= Collected data =
★ ★ ★ ★ ★ ★ ★

What follows belongs to an exercise in optimizing a design on an open flow for small area, a short achievable clock period and few clock cycles per item; a production flow would make more cautious choices. Only simulation tests tie the RTL to the original design; equivalence was not proved. Power is estimated from default activity; no workload was simulated.

==> flow/design.v (outline; a module is shown in full before it is edited, if it fits) <==
// module top_module: 3165 lines
// module fa_cell: 4 lines
// module hai_cell: 4 lines
module top_module(clk, reset, INIT, READY, DONE,
                  input_ram_en, input_ram_addr, input_ram_data,
                  filter_rom_en, filter_rom_addr, filter_rom_data,
                  conv_valid, conv_out);
  // ...
==> flow/run.sh <==
#!/bin/bash
# synth_recipe.tcl (not shown) runs the flow's synth.tcl, then flattens the netlist and writes it again
# the make line also repeats each setting of config.mk as NAME=value (left out here)
make -C /OpenROAD-flow-scripts/flow DESIGN_CONFIG=/design/flow/config.mk WORK_HOME=/design/flow/orfs CLKGATE_MAP_FILE= SYNTH_SCRIPT=/design/flow/synth_recipe.tcl finish
==> flow/config.mk <==
export PLATFORM = sky130hd
export DESIGN_NAME = top_module
export DESIGN_NICKNAME = top_module
export VERILOG_FILES = /design/flow/design.v
export SDC_FILE = /design/flow/constraint.sdc
export NUM_CORES = 4
export LEC_CHECK = 0
export CAP_MARGIN = 20
export CORE_MARGIN = 2
export CORE_UTILIZATION = 40
export CTS_BUF_LIST = sky130_fd_sc_hd__clkbuf_8
export CTS_CLUSTER_SIZE = 16
export PLACE_DENSITY = 0.6
export SETUP_SLACK_MARGIN = 3.4
export SLEW_MARGIN = 20
export SYNTH_HIERARCHICAL = 1
export SYNTH_MINIMUM_KEEP_SIZE = 0
==> flow/constraint.sdc <==
create_clock -name core_clock -period 6.0 [get_ports {clk}]
set_input_delay 1.2000 -clock core_clock [delete_from_list [all_inputs] [get_ports {clk}]]
set_output_delay 1.2000 -clock core_clock [all_outputs]
set_load 0.01 [all_outputs]
==> results.sh, run 1 <==
export IMPL_yosysMostFrequentCell="nand2_1"
export IMPL_finalSetupViolations=0
export IMPL_clk_latency_ns=0.66
export IMPL_drc=0
export IMPL_min_period_ns=2.66
export IMPL_avgSynthCellArea_sq_um=11.8
export IMPL_dieArea_sq_mm=0.0520
export IMPL_htreeDepth=2
export IMPL_synthSimpleGateAreaFrac=0.119
export IMPL_power_mw=12.1
export IMPL_max_freq_mhz=376
export IMPL_synth_common_cells="nand2_1, fa_1, dfxtp_1"
export IMPL_switching_share=0.401
export IMPL_die_height_um=228
export IMPL_worstPathRequired_ns=6.49
export IMPL_synth_seq_cells=304
export IMPL_r2r_setup_slack_ns=3.46
export IMPL_post_cts_buffers=3
export IMPL_post_route_period_util=0.443
export IMPL_largest_cell_class="multi-input combinational cells"
export IMPL_start_util=0.403
export IMPL_grt_util_met2=0.416
export IMPL_ant_nets=0
export IMPL_layout_common_cells="nand2_1, dfxtp_1, fa_1"
export IMPL_cts_resized=494
export IMPL_cts_tree="done"
export IMPL_finalHoldViolCount=0
export IMPL_wl_per_cell_um=25.5
export IMPL_ioPinCount=167
export IMPL_yosysSeqAreaShare=0.303
export IMPL_crit_arrival_ns=3.15
export IMPL_layout_drive_gt1_share=0.354
export IMPL_powerDensity_mw_per_mm2=496
export IMPL_ir_drop_v=0.000267
export IMPL_cell_internal_pwr_mw=7.26
export IMPL_totalWireLength_um=64200
export IMPL_layout_commonest_cell="nand2_1"
export IMPL_path_cells="clkdlybuf4s18_2, nand2_2, fa_2, fa_1, fa_1"
export IMPL_status="complete, no violations"
Testbench counts, summed over its fixed seeds: cycles 8,320, items 4,112.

★ ★ ★ ★ ★ ★ ★

Your task is to return each line of the data above that contains the string "lines".

= Reply =
// module top_module: 3165 lines
// module fa_cell: 4 lines
// module hai_cell: 4 lines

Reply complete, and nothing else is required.